About the course
The jury has been selected. The defendant is seated. Your Deaf juror is in the box — and now it's time to actually interpret the trial. Opening statements. Direct examination. Cross-examination. Objections. Rulings. Closing arguments. Hours of it. Some of it overlapping. Some of it rapid-fire. Some of it happening in a room where you can't see the evidence screen and your juror can't see you. If trial interpreting has ever felt like trying to drink from a fire hose while someone moves your chair, this workshop is for you. Justice Interpreted Part 2: Interpreting the Trial is the middle module of the three-part Jury Duty series. You'll work through the parts of a trial, interpreter positioning and sightlines (which are legal accommodations — not preferences), and the specific challenges that come up when attorneys overlap, when judges read fast, and when courtrooms weren't built with interpreters in mind. You'll also work through real courtroom scenarios and decide how you'd handle them before seeing the approach experienced court interpreters take. What sets this workshop apart: This isn't a lecture. It's a working session. Scenario-based, decision-focused, built around the moments where interpreters either advocate effectively or go quiet — and where the difference matters to a Deaf juror's ability to participate. Practice opportunities with real trial footage are embedded throughout. By the end of this workshop, you will be able to: Identify the parts of a trial and the interpreter demands of each phase Advocate professionally for positioning and sightline accommodations as legal requirements Handle overlapping speech, rapid pace, and dense legal language in real time Apply strategic preparation practices that separate prepared court interpreters from reactive ones Who this is for: Working ASL interpreters taking court assignments, interpreters pursuing state legal credentials or specialized legal certification, and anyone who wants to move from surviving trial interpreting to actually owning it. Ready to stop reacting and start preparing? Enroll now for instant access to the full workshop, practice scenarios, and your CEU certificate upon completion. Only have an hour? That's plenty of time.

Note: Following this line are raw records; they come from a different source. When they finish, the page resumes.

[config.mk]
export PLATFORM = sky130hd
export DESIGN_NAME = csr_access_sequencer
export DESIGN_NICKNAME = d
export VERILOG_FILES = /design/src/rtl/csr_access_sequencer_pkg.sv /design/src/rtl/csr_rmw_alu.sv /design/src/rtl/csr_access_sequencer.sv
export SDC_FILE = /design/constraint.sdc
export NUM_CORES = 1
export LEC_CHECK = 0
export BUFFER_PORTS_ARGS = -buffer_cell sky130_fd_sc_hd__buf_2
export CORE_MARGIN = 2
export CORE_UTILIZATION = 45
export CTS_BUF_LIST = sky130_fd_sc_hd__clkbuf_8
export DETAILED_ROUTE_END_ITERATION = 7
export PLACE_DENSITY = 0.71
export SYNTH_ARGS = -nofsm -noshare
export SYNTH_HDL_FRONTEND = slang
export SYNTH_SLANG_ARGS = --single-unit
[constraint.sdc]
create_clock -name i_clk -period 2.5 [get_ports i_clk]
set_input_delay 0.25 -clock i_clk [delete_from_list [all_inputs] [get_ports i_clk]]
set_output_delay 0.25 -clock i_clk [all_outputs]
set_load 0.02 [all_outputs]
[src/rtl/csr_access_sequencer_pkg.sv]
// rtl/csr_access_sequencer_pkg.sv - shared types and constants for the CSR access sequencer
// Holds the sequencer state enum, CSR op encodings, supervisor CSR addresses,
// sstatus bit positions and the sstatus trap-entry update helper.
package csr_access_sequencer_pkg;

  typedef enum logic [3:0] {
    IDLE,
    C_RD,
    C_WR,
    T_EPC,
    T_CAUSE,
    T_TVAL,
    T_SRD,
    T_SWR,
    T_VEC
  } state_t;

  localparam logic [1:0] OP_READ = 2'b00;
  localparam logic [1:0] OP_RW   = 2'b01;
  localparam logic [1:0] OP_RS   = 2'b10;
  localparam logic [1:0] OP_RC   = 2'b11;

  localparam logic [11:0] CSR_SSTATUS = 12'h100;
  localparam logic [11:0] CSR_STVEC   = 12'h105;
  localparam logic [11:0] CSR_SEPC    = 12'h141;
  localparam logic [11:0] CSR_SCAUSE  = 12'h142;
  localparam logic [11:0] CSR_STVAL   = 12'h143;

  localparam int SSTATUS_SIE  = 1;
  localparam int SSTATUS_SPIE = 5;
  localparam int SSTATUS_SPP  = 8;

  // Trap entry: stash SIE into SPIE, mask interrupts, record the prior privilege.
  function automatic logic [31:0] sstatus_on_trap(input logic [31:0] old_val,
                                                  input logic        spp);
    logic [31:0] v;
    v               = old_val;
    v[SSTATUS_SPIE] = old_val[SSTATUS_SIE];
    v[SSTATUS_SIE]  = 1'b0;
    v[SSTATUS_SPP]  = spp;
    return v;
  endfunction

endpackage

[src/rtl/csr_rmw_alu.sv]
// rtl/csr_rmw_alu.sv - combinational read-modify-write value and write-enable for CSR ops
// Ports:
//   op       in  2   CSR op (READ/RW/RS/RC)
//   old_val  in  32  current CSR contents
//   src      in  32  rs1/uimm operand
//   src_zero in  1   rs1/uimm field is zero (RS/RC then do not write)
//   new_val  out 32  value to write back
//   wr_en    out 1   write-back required
module csr_rmw_alu
  import csr_access_sequencer_pkg::*;
(
  input  logic [1:0]  op,
  input  logic [31:0] old_val,
  input  logic [31:0] src,
  input  logic        src_zero,
  output logic [31:0] new_val,
  output logic        wr_en
);

  always_comb begin
    new_val = old_val;
    wr_en   = 1'b0;
    case (op)
      OP_RW: begin
        new_val = src;
        wr_en   = 1'b1;
      end
      OP_RS: begin
        new_val = old_val | src;
        wr_en   = ~src_zero;
      end
      OP_RC: begin
        new_val = old_val & ~src;
        wr_en   = ~src_zero;
      end
      default: begin
        new_val = old_val;
        wr_en   = 1'b0;
      end
    endcase
  end

endmodule

[src/rtl/csr_access_sequencer.sv]
// rtl/csr_access_sequencer.sv - sequences CSR instruction accesses and trap-entry CSR updates
// Ports:
//   i_clk, i_rst_n                 clock, asynchronous active-low reset
//   i_req_valid/o_req_ready        CSR instruction handshake (ready only in IDLE)
//   i_req_op/addr/src/src_zero     CSR op, address, operand, operand-is-zero
//   i_trap_valid, i_trap_*         trap request with cause/tval/pc/prior privilege
//   o_csr_select/data/load         CSR-file port; i_csr_regout is its combinational read
//   o_done                         one-cycle completion pulse
//   o_rd_data                      old CSR value of the last CSR op (held)
//   o_trap_pc                      stvec target of the last trap (held)
//   o_illegal                      illegal-access flag, pulses with o_done
// Build option: CSR_RO_CHECK_EN rejects writes to read-only CSRs (addr[11:10]==2'b11).
// o_trap_pc is driven straight from i_csr_regout during T_VEC so the target is
// visible alongside o_done; it is then registered and held.
module csr_access_sequencer
  import csr_access_sequencer_pkg::*;
(
  input  logic        i_clk,
  input  logic        i_rst_n,
  input  logic        i_req_valid,
  output logic        o_req_ready,
  input  logic [1:0]  i_req_op,
  input  logic [11:0] i_req_addr,
  input  logic [31:0] i_req_src,
  input  logic        i_req_src_zero,
  input  logic        i_trap_valid,
  input  logic [31:0] i_trap_cause,
  input  logic [31:0] i_trap_tval,
  input  logic [31:0] i_trap_pc,
  input  logic        i_trap_spp,
  output logic [11:0] o_csr_select,
  output logic [31:0] o_csr_data,
  output logic        o_csr_load,
  input  logic [31:0] i_csr_regout,
  output logic        o_done,
  output logic [31:0] o_rd_data,
  output logic [31:0] o_trap_pc,
  output logic        o_illegal
);

  state_t      state;
  logic        ready_q;
  logic [11:0] sel_q;
  logic [31:0] data_q;
  logic        load_q;
  logic        done_q;
  logic        illegal_q;
  logic [31:0] rd_data_q;
  logic [31:0] trap_pc_q;

  logic [1:0]  op_q;
  logic [11:0] addr_q;
  logic [31:0] src_q;
  logic        zero_q;
  logic [31:0] cause_q;
  logic [31:0] tval_q;
  logic        spp_q;

  logic [31:0] alu_new;
  logic        alu_we;
  logic        ro_block;

  // During C_RD the CSR file is reading addr_q, so regout is the old value.
  csr_rmw_alu u_rmw (
    .op       (op_q),
    .old_val  (i_csr_regout),
    .src      (src_q),
    .src_zero (zero_q),
    .new_val  (alu_new),
    .wr_en    (alu_we)
  );

`ifdef CSR_RO_CHECK_EN
  assign ro_block = alu_we & (addr_q[11:10] == 2'b11);
`else
  assign ro_block = 1'b0;
`endif

  // Outputs are registered for the state being entered.
  always_ff @(posedge i_clk or negedge i_rst_n) begin
    if (!i_rst_n) begin
      state     <= IDLE;
      ready_q   <= 1'b1;
      sel_q     <= '0;
      data_q    <= '0;
      load_q    <= 1'b0;
      done_q    <= 1'b0;
      illegal_q <= 1'b0;
      rd_data_q <= '0;
      trap_pc_q <= '0;
      op_q      <= OP_READ;
      addr_q    <= '0;
      src_q     <= '0;
      zero_q    <= 1'b0;
      cause_q   <= '0;
      tval_q    <= '0;
      spp_q     <= 1'b0;
    end else begin
      load_q    <= 1'b0;
      done_q    <= 1'b0;
      illegal_q <= 1'b0;
      case (state)
        IDLE: begin
          // Trap has priority; a concurrent CSR request is left pending.
          if (i_trap_valid) begin
            state   <= T_EPC;
            ready_q <= 1'b0;
            cause_q <= i_trap_cause;
            tval_q  <= i_trap_tval;
            spp_q   <= i_trap_spp;
            sel_q   <= CSR_SEPC;
            data_q  <= i_trap_pc;
            load_q  <= 1'b1;
          end else if (i_req_valid) begin
            state   <= C_RD;
            ready_q <= 1'b0;
            op_q    <= i_req_op;
            addr_q  <= i_req_addr;
            src_q   <= i_req_src;
            zero_q  <= i_req_src_zero;
            sel_q   <= i_req_addr;
            data_q  <= '0;
          end
        end
        C_RD: begin
          state     <= C_WR;
          data_q    <= alu_new;
          load_q    <= alu_we & ~ro_block;
          illegal_q <= ro_block;
          done_q    <= 1'b1;
          rd_data_q <= i_csr_regout;
        end
        C_WR: begin
          state   <= IDLE;
          ready_q <= 1'b1;
          sel_q   <= '0;
          data_q  <= '0;
        end
        T_EPC: begin
          state  <= T_CAUSE;
          sel_q  <= CSR_SCAUSE;
          data_q <= cause_q;
          load_q <= 1'b1;
        end
        T_CAUSE: begin
          state  <= T_TVAL;
          sel_q  <= CSR_STVAL;
          data_q <= tval_q;
          load_q <= 1'b1;
        end
        T_TVAL: begin
          state  <= T_SRD;
          sel_q  <= CSR_SSTATUS;
          data_q <= '0;
        end
        T_SRD: begin
          state  <= T_SWR;
          data_q <= sstatus_on_trap(i_csr_regout, spp_q);
          load_q <= 1'b1;
        end
        T_SWR: begin
          state  <= T_VEC;
          sel_q  <= CSR_STVEC;
          data_q <= '0;
          done_q <= 1'b1;
        end
        T_VEC: begin
          state     <= IDLE;
          ready_q   <= 1'b1;
          sel_q     <= '0;
          trap_pc_q <= {i_csr_regout[31:2], 2'b00};
        end
        default: begin
          state   <= IDLE;
          ready_q <= 1'b1;
          sel_q   <= '0;
          data_q  <= '0;
        end
      endcase
    end
  end

  assign o_req_ready  = ready_q;
  assign o_csr_select = sel_q;
  assign o_csr_data   = data_q;
  assign o_csr_load   = load_q;
  assign o_done       = done_q;
  assign o_illegal    = illegal_q;
  assign o_rd_data    = rd_data_q;
  assign o_trap_pc    = (state == T_VEC) ? {i_csr_regout[31:2], 2'b00} : trap_pc_q;

endmodule

==> metrics.yaml <==
status:
  outcome: "complete, no violations"
critical_path:
  cp-end-kind: "output port"
  rr_worst_depth: 5
  critPathSlowestCell: "dfrtp_1"
  crit_type: "reg -> out"
  worst-path-stages: 6
  worstPathRequired_ns: 2.25
  critPathArrivalTime_ns: 2.22
  slowest_delay_ns: 0.41
  critPathBufInv: 3
  crit_fanout: 7
  worstPathCellList: "buf_6, nor3_4, and2_4, buf_12, mux2_2, buf_2"
  startpoint_type: "flip-flop"
  critPathTopFamily: "buffers and inverters"
final_layout:
  drive_gt1_share_pct: 43.2
  layout.cells.non_filler: 1596
  final_core_util_pct: 65.8
  area_growth_pct: 43.7
  nets: 1468
  fill_cells: 1592
clocking:
  numCtsBuffers: 38
  worstSkewPairLatency_ns: 0.53
  clockBufferDepth: 3
  htree_levels: 2
  cts_sinks: 215
  cts_tree: "built"
  clk_pin_slew_ns: 0.06
  root_buffer: "clkbuf_8"
logic_synthesis:
  synthArstFlopShare_pct: 100
  synth_top_cell_by_area: "dfrtp_1"
  synth_cells: 824
  synth_edf_count: 0
  ys_types: 52
  seq_area_frac_synth_pct: 54.0
  synth-main-ff-cell: "dfrtp_1"
  ys_ff_latch: 215
  syn_area_um2: 9960
  ys_warn_count: 0
  ys_top_cells_by_area: "dfrtp_1 (54%), mux2_2 (16%), a22oi_1 (4.5%), nand2_1 (3.7%), a22o_1 (3.3%)"
  yosysTopAreaCellShare_pct: 53.8
  synth_fp_nets: 1004
  synth.avg_cell_area_um2: 12.1
global_route:
  grt_pass1_wl_um: 52600
  antenna_found_initial: 2
  gr-total-overflow: 0
  use_met1_pct: 35.2
  grt.total_usage_pct: 28.5
  grtUsageMet3_pct: 5.97
  grt_pass1_vias: 9519
  grt_max_degree: 78
  busiest_layer: "met2"
  met2_usage_pct: 49.3
power_and_ir_drop:
  ir_drop_uv: 653
  seq_power_share_pct: 36.7
  clkPwrFrac_pct: 18.4
  power_density_nw_per_um2: 1200
  sw_frac_of_total_pct: 40.2
  internal_power_w: 0.0102
  p_leak_nw: 6.83
  combPwrFrac_pct: 44.9
  switchingPower_w: 0.00690
route:
  drtAntennaViolNets: 0
  dr.pass1.iters: 5
  viasPerCell: 5.65
  wire_per_inst_um: 21.5
  drc: 0
  first_iter_violations: 524
  wirelength_um: 34400
  num_vias: 9018
sta:
  finalSetupViolCount: 0
  max_freq_mhz: 405
  period_share_pct: 98.9
  hold_viol: 0
  tightest_slew_ns: 0.659
  max-slew-margin-rel_pct: 56.0
  setup_tns_ns: 0
  finalWorstSetupSlack_ns: 0.0287
  fin_worst_skew_ns: 0.0297
  final_max_slew_viol_count: 0
  layout_min_cycle_time_ns: 2.47
die:
  die_h_um: 153
  chipWidth_um: 153
  core.rowCount: 54
  core_area_um2: 21800
  ios: 292
  die_area_um2: 23300
  start_util_pct: 45.8
placed_design:
  portBuffers: 290
  gp_congestion: 0.840
  dpl.hpwl_um: 20800
  dp_slack_ns: 0.416
  dp.cells: 1361
min_path:
  holdPathStages: 3
  hold_class: "in -> reg"
job:
  drv_cap: 0
Yosys cell counts (5+ instances only):
cell      number
o221ai_1      21
a21oi_2       17
nor2b_1       11
a22o_1        37
buf_4          8
mux2_1        17
buf_2         19
nand3_1       32
a22oi_1       60
clkbuf_1      31
nand2_1       97
a21oi_1       19
o221ai_2       8
o21ai_0       10
nor3_1         5
nor2_1        15
nand2b_1       5
buf_6          6
a211oi_1       5
dfrtp_1      214
mux2_2       142
cell usage in the layout (no fill, tap or decap), types with 4 or more instances in the layout:
cell	count
buf_2	289
dfrtp_1	210
dlygate4sd3_1	160
mux2_2	142
nand2_1	97
a22oi_1	60
clkbuf_8	48
a22o_1	37
nand3_1	32
buf_4	27
o221ai_1	21
a21oi_1	19
inv_1	18
mux2_1	17
a21oi_2	17
nor2_1	15
buf_12	11
o21ai_0	10
o221ai_2	8
nor2b_1	7
nand2b_1	5
a211oi_1	5
o21bai_1	4
nor3_1	4
dfrtp_2	4
worst min-delay path: cells and delay by family:
| family | cells | cell delay [ns] |
|---|---|---|
| buf+inv | 1 | 0.14 |
| simple gates | 2 | 0.11 |
power by group through the flow:
stage          clock network, W  registers [W]  logic (W)
3_5_place_dp                  0        0.00626    0.00728
6_report                0.00316        0.00630    0.00769
3_3_place_gp                  0        0.00621    0.00712
5_1_grt                 0.00338        0.00646    0.00826
2_1_floorplan                 0        0.00653    0.00452
4_1_cts                 0.00320        0.00622    0.00752
worst paths after layout:
path	start	to	slack, ns
max	state[2]$_DFFE_PN0P_	o_trap_pc[9]	0.03
min	i_csr_regout[19]	o_rd_data[19]$_DFFE_PN0P_	0.02
max reg2reg	state[1]$_DFFE_PN0P_	src_q[16]$_DFFE_PN0P_	0.36
min reg2reg	o_rd_data[30]$_DFFE_PN0P_	o_rd_data[30]$_DFFE_PN0P_	0.47
max in group asynchronous	i_rst_n	cause_q[22]$_DFFE_PN0P_	1.47
min in group asynchronous	i_rst_n	trap_pc_q[7]$_DFF_PN0_	0.33
what timing repair did:
item                                    in CTS  in global routing
gates resized for setup                      3                  5
endpoints found under the setup margin      30                 30
buffers inserted                             0                  4
hold endpoints to repair                   229                  0
gates cloned                                 1                  2
hold buffers                               160                  0
stage by stage:
| step | total power, W | area [um2] | hold WS [ns] |
|---|---|---|---|
| 2_1_floorplan | 0.0110 | 9960 | -0.0456 |
| 3_3_place_gp | 0.0133 | 11800 | 0.285 |
| 3_5_place_dp | 0.0135 | 11800 | 0.286 |
| 4_1_cts | 0.0169 | 14200 | 0.000199 |
| 5_1_grt | 0.0181 | 14300 | 0.0229 |
| 6_report | 0.0171 | 14300 | 0.0244 |
sequential cells by signal, indices dropped and copies added, names as in the netlist:
| signal | count |
|---|---|
| op_q | 2 |
| cause_q | 32 |
| o_req_ready | 1 |
| o_csr_load | 1 |
| tval_q | 32 |
| o_csr_select | 12 |
| spp_q | 1 |
| o_csr_data | 32 |
| o_done | 1 |
| zero_q | 1 |
| o_rd_data | 32 |
| src_q | 32 |
| trap_pc_q | 32 |
| state | 4 |
routing by layer:
metal  vias up  part of all wire (%)
met4         0                   2.9
li1       3979                     -
met3        97                   7.7
met1      4463                    39
met5         -                     0
met2       479                    50
cells by family after synthesis:
logic type | after synthesis | synth area share (%)
buf+inv | 71 | 3.78
xor+xnor | 2 | 0.176
mux | 159 | 18.0
simple gates | 181 | 8.32
compound gates | 195 | 15.7
other cells | 1 | 0.0377
flops | 215 | 54.0
area by class of cell:
type	count	area [um2]	area share [%]
timing repair buffer	493	3590	25.1
inverter	2	7.51	0.0525
antenna	2	5.00	0.0350
sequential	215	5390	37.6
clock buffer	48	661	4.62
multi-input combinational	538	4240	29.7
clock inverter	18	70.1	0.490
tap	280	350	2.45
Note: power is estimated with default switching activity, not from simulation.
File: src/rtl/writeback_regfile_if.sv
// Bundle between the memory/decode side and the write-back stage.
// Master drives M_* inputs, controls and read addresses; slave answers.
interface writeback_regfile_if;
    logic        W_stall;
    logic        W_bubble;
    logic [2:0]  M_stat;
    logic [3:0]  M_icode;
    logic [3:0]  M_dstE;
    logic [3:0]  M_dstM;
    logic [63:0] M_valE;
    logic [63:0] m_valM;
    logic [3:0]  d_srcA;
    logic [3:0]  d_srcB;
    logic [63:0] rf_valA;
    logic [63:0] rf_valB;
    logic [2:0]  W_stat;
    logic [3:0]  W_icode;
    logic [3:0]  W_dstE;
    logic [3:0]  W_dstM;
    logic [63:0] W_valE;
    logic [63:0] W_valM;
    logic [2:0]  cpu_stat;
    logic        halted;

    modport master (
        output W_stall, W_bubble,
        output M_stat, M_icode, M_dstE, M_dstM,
        output M_valE, m_valM,
        output d_srcA, d_srcB,
        input  rf_valA, rf_valB,
        input  W_stat, W_icode, W_dstE, W_dstM,
        input  W_valE, W_valM,
        input  cpu_stat, halted
    );

    modport slave (
        input  W_stall, W_bubble,
        input  M_stat, M_icode, M_dstE, M_dstM,
        input  M_valE, m_valM,
        input  d_srcA, d_srcB,
        output rf_valA, rf_valB,
        output W_stat, W_icode, W_dstE, W_dstM,
        output W_valE, W_valM,
        output cpu_stat, halted
    );
endinterface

Anna McDuffie CI, CT, SC:L & NIC
A native of Atlanta, Anna graduated from the University of Tennessee, Knoxville in 1996 with a Bachelor of Science in Interpreting for the Deaf. She began her career in Boston as a staff interpreter at The Learning Center for Deaf Children, a bilingual/bicultural school for the Deaf, and also worked part-time interpreting for graduate programs at Boston University. Anna returned to Atlanta in 1999 and has worked as a freelance interpreter for the past 25 years. She earned her Certificate of Interpretation and Certificate of Transliteration from RID in 1999, her Specialist Certificate: Legal in 2008, and her National Interpreter Certification in 2011. Anna began teaching medical interpreting workshops with her co-presenter, Heather Brown, in 2008, and together they co-authored Health Care Providers and the Americans with Disabilities Act, published in the Journal of the American Association of Physician Assistants in January 2011. She expanded into legal interpreting workshops in 2018. Anna is passionate about standardizing best practices for medical and legal interpreting — the driving force behind every workshop she designs. Anna lives in Marietta, Georgia, with her husband, Eric. In her free time, she enjoys spending time with her step-daughter, Cece, her fur kids, Kiwi and Pippa, traveling, and playing tennis.